À l’approche de l’élection présidentielle américaine qui aura lieu en novembre 2024, Meta a annoncé bannir certains médias russes, comme Russia Today (RT) et Rossia Segodnya, de ses plateformes. La mesure s’applique à Facebook, Instagram, WhatsApp et Threads, et elle n’a rien d’anodin : RT comptait plus de 7,2 millions d’abonnés sur Facebook et 1 million sur Instagram. Si Meta affirme avoir pris cette décision pour éviter les ingérences russes dans l’élection, un rappel des précédents de censure montre que Meta a l’habitude de censurer, et qu’il ne s’agit pas de limiter les ingérences étrangères, mais bien de favoriser l’ingérence américaine ou de réécrire la réalité. Deuxième partie.
Voir aussi : Meta, une censure de gauche libérale libertaire institutionnalisée. Première partie
Deuxième partie : Meta choisit les ingérences à combattre
La bonne ingérence est américaine
Ces ingérences que Meta ne condamne pas
Il est possible que la Russie se soit rendu coupable d’ingérence dans le cadre de l’élection présidentielle américaine afin de favoriser Trump. Ce genre de méfait est difficile à prouver, et l’enquête prendra sans doute encore des années, du moins si elle cherche la vérité, et non à faire tomber une personne qui ne convient pas au système dominant. En revanche, les États-Unis ne doivent-ils pas balayer devant leur porte concernant les ingérences ? John Bonifield, journaliste pour CNN, a été piégé en 2017 par une caméra cachée lors d’un entretien.

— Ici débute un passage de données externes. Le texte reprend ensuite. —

[config.mk]
export PLATFORM = sky130hd
export DESIGN_NAME = lsu_vec
export DESIGN_NICKNAME = d
export VERILOG_FILES = /design/src/rtl/lsu_vec.sv
export SDC_FILE = /design/constraint.sdc
export NUM_CORES = 1
export LEC_CHECK = 0
export BUFFER_PORTS_ARGS = -buffer_cell sky130_fd_sc_hd__buf_2
export CORE_MARGIN = 2
export CORE_UTILIZATION = 48
export DETAILED_ROUTE_END_ITERATION = 12
export PLACE_DENSITY_LB_ADDON = 0.08
export REMOVE_ABC_BUFFERS = 1
export SLEW_MARGIN = 0
export SYNTH_ARGS = -nofsm -noshare
export SYNTH_HDL_FRONTEND = slang
export SYNTH_SLANG_ARGS = --single-unit
[constraint.sdc]
create_clock -name clk -period 2.15 [get_ports clk]
set_input_delay 0.43 -clock clk [delete_from_list [all_inputs] [get_ports clk]]
set_output_delay 0.43 -clock clk [all_outputs]
set_load 0.02 [all_outputs]
[src/rtl/lsu_vec.sv]
// Vector load-store unit: moves VEC_LEN consecutive elements per LOAD/STR over a valid/ready memory port.
// Latency: 1 + 2*VEC_LEN clocks from the start edge to LSU_DONE when ready answers immediately.
// Backpressure: each request holds valid/addr/data until its ready; an optional timeout aborts a stalled element.
package gpu_pkg;
    typedef enum logic [2:0] {
        CORE_IDLE, CORE_FETCH, CORE_DECODE, CORE_REQUEST,
        CORE_WAIT, CORE_EXECUTE, CORE_UPDATE, CORE_DONE
    } core_state_t;
    typedef enum logic [1:0] {
        LSU_IDLE, LSU_REQUESTING, LSU_WAITING, LSU_DONE
    } lsu_state_t;
endpackage

module lsu_vec
    import gpu_pkg::*;
#(
    parameter int ADDR_WIDTH     = 8,
    parameter int DATA_WIDTH     = 8,
    parameter int VEC_LEN        = 4,
    parameter int TIMEOUT_CYCLES = 0
) (
    input  logic                          clk,
    input  logic                          rst_n,
    input  logic                          enable,
    input  core_state_t                   core_state,
    input  logic                          mem_read_en,
    input  logic                          mem_write_en,
    input  logic [DATA_WIDTH-1:0]         rs_data,
    input  logic [VEC_LEN*DATA_WIDTH-1:0] rt_vec,
    output logic                          mem_read_valid,
    output logic [ADDR_WIDTH-1:0]         mem_read_addr,
    input  logic                          mem_read_ready,
    input  logic [DATA_WIDTH-1:0]         mem_read_data,
    output logic                          mem_write_valid,
    output logic [ADDR_WIDTH-1:0]         mem_write_addr,
    output logic [DATA_WIDTH-1:0]         mem_write_data,
    input  logic                          mem_write_ready,
    output lsu_state_t                    lsu_state,
    output logic [VEC_LEN*DATA_WIDTH-1:0] lsu_out,
    output logic                          lsu_err
);
    localparam int VW   = VEC_LEN * DATA_WIDTH;
    localparam int MW   = (DATA_WIDTH > ADDR_WIDTH) ? DATA_WIDTH : ADDR_WIDTH;
    localparam int IW   = ($clog2(VEC_LEN + 1) < 1) ? 1 : $clog2(VEC_LEN + 1);
    localparam int TW   = ($clog2(TIMEOUT_CYCLES + 1) < 1) ? 1 : $clog2(TIMEOUT_CYCLES + 1);
    localparam int TLIM = (TIMEOUT_CYCLES > 0) ? TIMEOUT_CYCLES - 1 : 0;
    localparam logic [IW-1:0] LAST = IW'(VEC_LEN - 1);

    lsu_state_t            state_q, state_n;
    logic                  is_wr_q, is_wr_n;
    logic [ADDR_WIDTH-1:0] base_q, base_n;
    logic [VW-1:0]         wdata_q, wdata_n;
    logic [IW-1:0]         idx_q, idx_n;
    logic [TW-1:0]         tcnt_q, tcnt_n;
    logic [VW-1:0]         out_q, out_n;
    logic                  err_q, err_n;
    logic                  rvld_q, rvld_n;
    logic                  wvld_q, wvld_n;
    logic [ADDR_WIDTH-1:0] addr_q, addr_n;
    logic [DATA_WIDTH-1:0] wdat_q, wdat_n;
    logic [MW-1:0]         rs_ext;
    logic                  el_rdy;

    always_ff @(posedge clk or negedge rst_n) begin
        if (!rst_n) begin
            state_q <= LSU_IDLE;
            is_wr_q <= 1'b0;
            base_q  <= '0;
            wdata_q <= '0;
            idx_q   <= '0;
            tcnt_q  <= '0;
            out_q   <= '0;
            err_q   <= 1'b0;
            rvld_q  <= 1'b0;
            wvld_q  <= 1'b0;
            addr_q  <= '0;
            wdat_q  <= '0;
        end else if (enable) begin
            state_q <= state_n;
            is_wr_q <= is_wr_n;
            base_q  <= base_n;
            wdata_q <= wdata_n;
            idx_q   <= idx_n;
            tcnt_q  <= tcnt_n;
            out_q   <= out_n;
            err_q   <= err_n;
            rvld_q  <= rvld_n;
            wvld_q  <= wvld_n;
            addr_q  <= addr_n;
            wdat_q  <= wdat_n;
        end
    end

    always_comb begin
        state_n = state_q;
        is_wr_n = is_wr_q;
        base_n  = base_q;
        wdata_n = wdata_q;
        idx_n   = idx_q;
        tcnt_n  = tcnt_q;
        out_n   = out_q;
        err_n   = err_q;
        rvld_n  = rvld_q;
        wvld_n  = wvld_q;
        addr_n  = addr_q;
        wdat_n  = wdat_q;
        rs_ext  = MW'(rs_data);
        el_rdy  = is_wr_q ? mem_write_ready : mem_read_ready;
        case (state_q)
            LSU_IDLE: begin
                if (core_state == CORE_REQUEST) begin
                    if (mem_read_en && mem_write_en) begin
                        err_n   = 1'b1;
                        state_n = LSU_DONE;
                    end else if (mem_read_en || mem_write_en) begin
                        is_wr_n = mem_write_en;
                        base_n  = rs_ext[ADDR_WIDTH-1:0];
                        wdata_n = rt_vec;
                        idx_n   = '0;
                        err_n   = 1'b0;
                        if (mem_read_en) out_n = '0;
                        state_n = LSU_REQUESTING;
                    end
                end
            end
            LSU_REQUESTING: begin
                addr_n  = base_q + ADDR_WIDTH'(idx_q);
                wdat_n  = wdata_q[idx_q*DATA_WIDTH +: DATA_WIDTH];
                rvld_n  = !is_wr_q;
                wvld_n  = is_wr_q;
                tcnt_n  = '0;
                state_n = LSU_WAITING;
            end
            LSU_WAITING: begin
                // ready is checked before the timeout so a same-cycle answer still completes
                if (el_rdy) begin
                    rvld_n = 1'b0;
                    wvld_n = 1'b0;
                    if (!is_wr_q) out_n[idx_q*DATA_WIDTH +: DATA_WIDTH] = mem_read_data;
                    if (idx_q == LAST) begin
                        state_n = LSU_DONE;
                    end else begin
                        idx_n   = idx_q + 1'b1;
                        state_n = LSU_REQUESTING;
                    end
                end else if (TIMEOUT_CYCLES > 0) begin
                    tcnt_n = tcnt_q + 1'b1;
                    if (tcnt_q == TW'(TLIM)) begin
                        rvld_n  = 1'b0;
                        wvld_n  = 1'b0;
                        err_n   = 1'b1;
                        state_n = LSU_DONE;
                    end
                end
            end
            LSU_DONE: begin
                if (core_state == CORE_UPDATE) state_n = LSU_IDLE;
            end
            default: state_n = LSU_IDLE;
        endcase
    end

    assign mem_read_valid  = rvld_q;
    assign mem_read_addr   = addr_q;
    assign mem_write_valid = wvld_q;
    assign mem_write_addr  = addr_q;
    assign mem_write_data  = wdat_q;
    assign lsu_state       = state_q;
    assign lsu_out         = out_q;
    assign lsu_err         = err_q;
endmodule

==> results of run 1 <==
Yosys cell counts, types with 2 or more instances:
| master | number | area share |
|---|---|---|
| buf_4 | 11 | 0.018 |
| buf_2 | 4 | 0.0043 |
| nand2b_1 | 3 | 0.0040 |
| o21ai_0 | 17 | 0.018 |
| nand4_1 | 16 | 0.021 |
| nor2b_1 | 3 | 0.0040 |
| clkbuf_1 | 4 | 0.0032 |
| a22o_1 | 19 | 0.035 |
| a21bo_1 | 14 | 0.030 |
| and3_1 | 3 | 0.0040 |
| nor2_1 | 7 | 0.0056 |
| buf_6 | 4 | 0.0096 |
| ha_1 | 9 | 0.024 |
| dfrtp_1 | 97 | 0.52 |
| nor3_1 | 4 | 0.0043 |
| mux4_2 | 8 | 0.038 |
| a21oi_1 | 5 | 0.0053 |
| mux2_2 | 2 | 0.0048 |
| mux2_4 | 40 | 0.13 |
| inv_1 | 15 | 0.012 |
| nand3b_1 | 3 | 0.0048 |
| nand3_1 | 2 | 0.0021 |
| nand2_1 | 22 | 0.018 |
| xor2_1 | 5 | 0.0093 |
| o21ai_1 | 3 | 0.0032 |
| mux2i_1 | 11 | 0.023 |
final timing paths:
path,startpoint,end,slack (ns),cells after the start
worst max register to register,idx_q[1],lsu_out[4],0.09,7
worst max-delay path,idx_q[1],lsu_out[4],0.09,7
worst min register to register,lsu_out[30],lsu_out[30],0.48,1
max in group asynchronous,rst_n,wdata_q[18],0.99,3
min in group asynchronous,rst_n,lsu_err,0.52,2
worst min-delay path,rt_vec[25],wdata_q[25],0.28,2
through the flow:
stage	hold slack, ns	std cells
2_1_floorplan	0.1344	332
3_3_place_gp	0.3641	611
3_5_place_dp	0.3661	611
4_1_cts	0.2696	628
5_1_grt	0.2760	628
6_report	0.2826	628
registers in the layout, indices dropped and copies added (netlist names):
signal           flops
mem_read_addr        8
idx_q                3
base_q               8
lsu_state            2
lsu_out             32
lsu_err              1
wdata_q             32
mem_write_data       8
mem_read_valid       1
mem_write_valid      1
is_wr_q              1
power by group through the flow:
stage          sequential (W)  clock, W  combinational, W
5_1_grt               0.00296   0.00125           0.00316
3_3_place_gp          0.00287         0           0.00272
6_report              0.00287   0.00115           0.00288
4_1_cts               0.00287   0.00119           0.00279
3_5_place_dp          0.00290         0           0.00278
2_1_floorplan         0.00325         0           0.00146
cells by family (layout without fill, tap and decap cells):
kind of cell	count (synthesis)	after routing	synth area share
xor+xnor	6	6	0.01119
mux	61	61	0.1945
flops	97	97	0.5169
buf+inv	39	178	0.04743
fa+ha+maj	10	10	0.02824
simple gates	73	73	0.08714
compound gates	70	70	0.1146
repair_timing:
item | CTS | global route
hold endpoints to repair | 24 | 0
resized for setup | 0 | 7
hold buffers | 1 | 0
setup endpoints to repair | 0 | 8
per-layer routing:
metal	global-route usage	wire length, um	up-vias
met5	0	0	-
met4	0.07085	136	0
met3	0.03593	478	13
met2	0.3107	4791	83
met1	0.2593	4484	1598
li1	-	-	1564
area by class of cell:
type / count / area share
Clock buffer: 12 / 0.02684
Clock inverter: 4 / 0.006061
Inverter: 15 / 0.009740
Multi-Input combinational cell: 220 / 0.3615
Sequential cell: 97 / 0.4199
Tap cell: 133 / 0.02879
Timing Repair Buffer: 147 / 0.1472
placed cells by master, fill, tap and decap left out, drive strengths merged, types with 7 or more instances in the layout:
cell / Yosys / routed
buf: 20 / 146
dfrtp: 97 / 97
mux2: 42 / 42
nand2: 22 / 22
o21ai: 21 / 21
a22o: 19 / 19
nand4: 16 / 16
inv: 15 / 16
a21bo: 14 / 14
clkbuf: 4 / 12
mux2i: 11 / 11
ha: 9 / 9
mux4: 8 / 8
nor2: 7 / 7
==> impl_results.md, run 1 <==
- Status: complete, no violations
- Fin crit period: 2.062 ns
- Final TNS setup: 0 ns
- Slew @ Worst Pin: 0.7006 ns
- Total GRT Usage: 0.1919
- Die width: roughly 100 um
- I/O Pins: around 120
- Hold Crit Class: input port to register
- Comb pwr share: 0.417
- Worst-path clk slew: around 0.10 ns
- Routability congestion estimate: 0.8310
- CTS Buffer Depth: 2
- Fin area: 5781 um2
- Worst path bufs/invs: 1
- Detailed Route Iter0 Violations: 94
- Post-route DRC: 0
- Total leakage power: 3.104 nW
- Fmax: 484.9 MHz
- Rows: 36
- Clock Sinks: 97
- Initial antenna violation count: 0
- Max-cap violations: 0
- Number of I/O port buffers: 118
- Switching Share: 0.3542
- Post-route setup slack: a little under 0.09 ns
- Layout cells sized above 1: 0.4545
- Async SR Flop Fraction: 1.000
- Synth Flop Type: dfrtp_1
- DP HPWL: 7.227 mm
- Sequential area share after synthesis: 0.5169
- Crit path top cell by count: ha_4
- Die Span Y: 102.9 um
- Placed cell areas: 5543 um2
- CTS tree: yes
- PwrDens: 1195 nW/um2
- Final setup fails: 0
- Worst rel slew slack: 0.5312
- Flop pwr share: 0.416
- Total power: 0.006906 W
- Final net count: 558
- Slowest-stage cell, CP: or4_4
- Multi-input gate area: about 2100 um2
- P_sw: 0.002446 W
- EDFF count, synth: 0
- CP endpoint kind: register
- Largest net degree at the start of global routing: 50
- Pre-Repair DR Iteration Count: 4
- Starting Density: 0.4871
- Vias in the first global route: 3170
- Vias per inst: around 5.2
- Post-Syn Instances: 356
- Pins Over Slew Limit: 0
- Root Buffer: clkbuf_8
- Final ANT Viol Nets: 0
- H-tree levels: 3
- Critical path launch point type: register
- Yosys warns: 0
- Critical path arrival: 2.32 ns
- Distinct cells, synth: 51
- First-pass GRT wire length: 15.61 mm
- Post-CTS Setup Inserts: 0
- Synthesized area: ~4700 um2
- TritonCTS Buffers: 9
- Power Internal: ~0.0045 W
- Number of diodes: 0
- Total wire length: 9.890 mm
- VDD IR max: 0.0005664 V
- Avg Cell Area, Syn: about 13 um2
- Vias: 3258
- Slowest stage delay, CP: 0.44 ns
- Fin. Hold Viols: 0
- Worst EP required: 2.41 ns
- Placeable Area: just under 10000 um2
- Period Utilization, post-route: 0.9592
- Register area: 2427 um2
- Cell Chain, Critical Path: inv_2, ha_4, ha_4, or4_4, nor4b_4, o21ai_2, a22o_1
- Post-Place Worst Slack: about 0.034 ns
- Worst-path maximum fanout: 8
- # fillers: 843
- Layout area overhead: 23.10%
- Global route overflow: 0
- Clk_skew: 0.01404 ns
- Crit-path leading delay family: simple AND/OR/NAND/NOR gates
- Crit path kind: register to register
- WL/cell: roughly 16 um
- Seq cells post-synth: a little under 100
- Clk Latency, worst-skew pair: 0.37 ns
- Clock power frac: 0.167
- Fin util: 0.5997
- Die area: roughly 11000 um2
Power figures use the tool's default switching activity.
==> inputs of run 2 (changes only) <==
--- a/config.mk
+++ b/config.mk
@@ -9,8 +9,8 @@
 export CORE_MARGIN = 2
 export CORE_UTILIZATION = 48
 export DETAILED_ROUTE_END_ITERATION = 12
+export MAX_ROUTING_LAYER = met4
 export PLACE_DENSITY_LB_ADDON = 0.08
-export REMOVE_ABC_BUFFERS = 1
 export SLEW_MARGIN = 0
 export SYNTH_ARGS = -nofsm -noshare
 export SYNTH_HDL_FRONTEND = slang
==> run 2 against run 1 <==
Effect of this change:
- clock-buffer cell count fell by 2
- flip-flop and latch count did not move
- cell count rose by 0.48%
- clock power rose by 5%
- sequential power barely moved
- first-iteration DRC count rose by 27%
- non-clock buffer count rose by 3
==> impl_results.md, run 2 (synthesis gave the netlist of run 1 again) <==
- Period Utilization, post-route: 0.9762 (+0.01708)
- Slowest stage delay, CP: 0.42 ns (-0.02 ns)
- Number of I/O port buffers: 118 (unchanged)
- Final setup fails: 0 (unchanged)
- Post-route DRC: 0 (unchanged)
- Placeable Area: 9639 um2 (unchanged)
- Hold Crit Class: input port to register
- Clock power frac: 0.174 (+0.007)
- Comb pwr share: 0.413 (-0.004)
- Crit path kind: register to register
- P_sw: 0.002401 W (-1.8%)
- H-tree levels: 3 (unchanged)
- Die width: 102.9 um (unchanged)
- Total wire length: 9.879 mm (-0.11%)
- Slew @ Worst Pin: 0.6599 ns (-0.04069 ns)
- Largest net degree at the start of global routing: 43 (-14%)
- Routability congestion estimate: 0.8122 (-2.3%)
- Pre-Repair DR Iteration Count: 4 (unchanged)
- RSZ-0062 raised after global routing: true
- Rows: 36 (unchanged)
- Switching Share: 0.3463 (-0.007929)
- Fin crit period: 2.099 ns (+0.03673 ns)
- Initial antenna violation count: 0 (unchanged)
- Global route overflow: 0 (unchanged)
- Vias per inst: 5.179 (-0.17%)
- I/O Pins: 119 (unchanged)
- Clk_skew: 0.009088 ns (-0.004956 ns)
- Die Span Y: 102.9 um (unchanged)
- Flop pwr share: 0.413 (-0.003)
- WL/cell: 15.66 um (-0.59%)
- Final net count: 561 (+0.54%)
- Starting Density: 0.4871 (unchanged)
- Worst-path clk slew: 0.10 ns (about the same)
- Critical path arrival: 2.35 ns (+0.03 ns)
- Fin. Hold Viols: 0 (unchanged)
- Pins Over Slew Limit: 0 (unchanged)
- Flop2flop setup slack: 0.05 ns (-0.04 ns)
- VDD IR max: 0.0006179 V (+9.1%)
- Syn nets: 424
- Fin area: 5841 um2 (+1.0%)
- CTS Buffer Depth: 2 (unchanged)
- R2r worst-path depth: 7 (unchanged)
- Most frequent cells in the layout: buf_2, dfrtp_1, mux2_4
- Worst hold path stage count: 2 (unchanged)
- CTS tree: yes
- Fmax: 476.4 MHz (-1.7%)
- Layout cells sized above 1: 0.4659 (+0.01132)
- Total GRT Usage: 0.2033 (+0.01139)
- Detailed Route Iter0 Violations: 119 (+27%)
- CP endpoint kind: register
- Layout area overhead: 24.38%
- Critical path launch point type: register
- Final ANT Viol Nets: 0 (unchanged)
- Critical path startpoint: idx_q[1]
- Number of diodes: 0 (unchanged)
- First-pass GRT wire length: 16.23 mm (+3.9%)
- Worst rel slew slack: 0.5584 (+0.02723)
- Min-delay src: rt_vec[21]
- Max-cap violations: 0 (unchanged)
- Worst-path maximum fanout: 8 (unchanged)
- Root Buffer: clkbuf_8
- Slowest-stage cell, CP: dfrtp_1
- Cell Chain, Critical Path: inv_6, ha_4, ha_4, or4_4, nor4b_4, o21ai_2, a22o_1
- Total power: 0.006935 W (+0.42%)
- Die area: 10590 um2 (unchanged)
- Vias in the first global route: 3266 (+3.0%)
- Clk Latency, worst-skew pair: 0.36 ns (about the same)
- FF-to-FF Start: idx_q[1]
- Placed cell areas: 5609 um2 (+1.2%)
- Status: complete, no violations
- DP HPWL: 7.466 mm (+3.3%)
- Most common cell after layout, fill and taps aside: buf_2
- Hold path endpoint: wdata_q[21]
- Total leakage power: 3.131 nW (+0.89%)
- Worst EP required: 2.40 ns (about the same)
- TritonCTS Buffers: 9 (unchanged)
- Clock Sinks: 97 (unchanged)
- Power Internal: 0.004533 W (+1.7%)
- R2R Path End: lsu_out[4]
- Crit path top cell by count: ha_4
- Vias: 3268 (+0.31%)
- PwrDens: 1187 nW/um2 (-0.61%)
run 2: power groups by stage:
stage               Combinational (W)  Sequential [W]  Clock, W
floorplan                     0.00186         0.00311         0
global placement              0.00282         0.00288         0
detailed placement            0.00289         0.00290         0
CTS                           0.00289         0.00287   0.00125
global route                  0.00314         0.00296   0.00132
finish                        0.00286         0.00286   0.00121
run 2: layout make-up:
type                    instances  area (um2)
clock buffers                  10       137.6
clock inverters                 6       65.06
fillers                       855        3799
inverters                      15       61.31
multi-input cells             220        2105
flip-flops and latches         97        2429
well taps                     133       166.4
repair buffers                150       877.1
run 2: per-layer routing:
metal,GRT usage,up-vias,share of wire
met1,0.2679,1592,0.45
met5,-,-,0
met4,0.07591,0,0.022
li1,-,1572,-
met2,0.3187,86,0.48
met3,0.03390,18,0.047
run 2: worst max path at each step:
stage	to	cells after the start	slack, ns
6_report	lsu_out[4]	7	0.05
2_1_floorplan	lsu_out[0]	9	-0.01
3_5_place_dp	wdata_q[27]	5	0.04
5_1_grt	lsu_out[7]	7	-0.07
3_3_place_gp	wdata_q[9]	5	0.05
4_1_cts	lsu_out[4]	8	0.04
run 2: critical path, delay by kind of cell, from the launching register on:
family / cells / cell delay, ns
AOI/OAI and AO/OA: 2 / 0.42
adders and majority gates: 2 / 0.38
buffers and inverters: 1 / 0.04
DFF: 1 / 0.42
and+or+nand+nor: 2 / 0.73
run 2: per-stage QoR:
stage / hold WS, ns / setup TNS, ns / cells / util / setup slack (ns)
after floorplan: 0.1344 / -0.1023 / 356 / - / -0.01279
after global placement: 0.3742 / 0 / 614 / 0.5819 / 0.04516
after detailed placement: 0.3765 / 0 / 614 / 0.5819 / 0.03671
after CTS: 0.2758 / 0 / 631 / 0.6040 / 0.04215
after global routing: 0.2747 / -0.4212 / 631 / 0.6059 / -0.06978
final: 0.2939 / 0 / 631 / 0.6059 / 0.05107
run 2: repair_timing:
action	CTS	global route
setup endpoints to repair	0	9
buffers inserted	0	0
resized for setup	0	4
hold buffers	1	0
hold endpoints to repair	25	0
==> inputs of run 3 (changes only) <==
--- a/config.mk
+++ b/config.mk
@@ -6,8 +6,10 @@
 export NUM_CORES = 1
 export LEC_CHECK = 0
 export BUFFER_PORTS_ARGS = -buffer_cell sky130_fd_sc_hd__buf_2
+export CELL_PAD_IN_SITES_DETAIL_PLACEMENT = 0
+export CELL_PAD_IN_SITES_GLOBAL_PLACEMENT = 1
 export CORE_MARGIN = 2
-export CORE_UTILIZATION = 48
+export CORE_UTILIZATION = 38
 export DETAILED_ROUTE_END_ITERATION = 12
 export MAX_ROUTING_LAYER = met4
 export PLACE_DENSITY_LB_ADDON = 0.08
==> run 3 against run 2 <==
Effect of this change:
- utilization decreased by 11 points
- non-clock buffer count unchanged
- power increased by 8.5%
- sequential power about the same
- setup slack got worse by 0.011 ns
- flip-flop and latch count unchanged
- clock power increased by 42%
- register-to-register slack about the same
- critical path type unchanged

On peut donc l’entendre affirmer que les États-Unis eux-mêmes tentent de s’ingérer dans les élections russes, et que la CIA n’est pas en reste concernant le contrôle des gouvernements. Certains de ces agissements sont au reste connus, notamment dans le cadre des échanges entre l’Ukraine et la Russie.
La pression de l’administration Biden pendant la crise sanitaire
Il se trouve que les États-Unis ne perpètrent pas seulement des ingérences contre les autres États, mais aussi chez Meta lui-même. L’entreprise affirme que la propagande sur ses réseaux vient principalement de la Russie. Pourtant, si l’on en croit Mark Zuckerberg, les États-Unis ne sont pas en reste quand il s’agit de contrôler les agissements des plateformes, et pas seulement en ce qui concerne la Russie.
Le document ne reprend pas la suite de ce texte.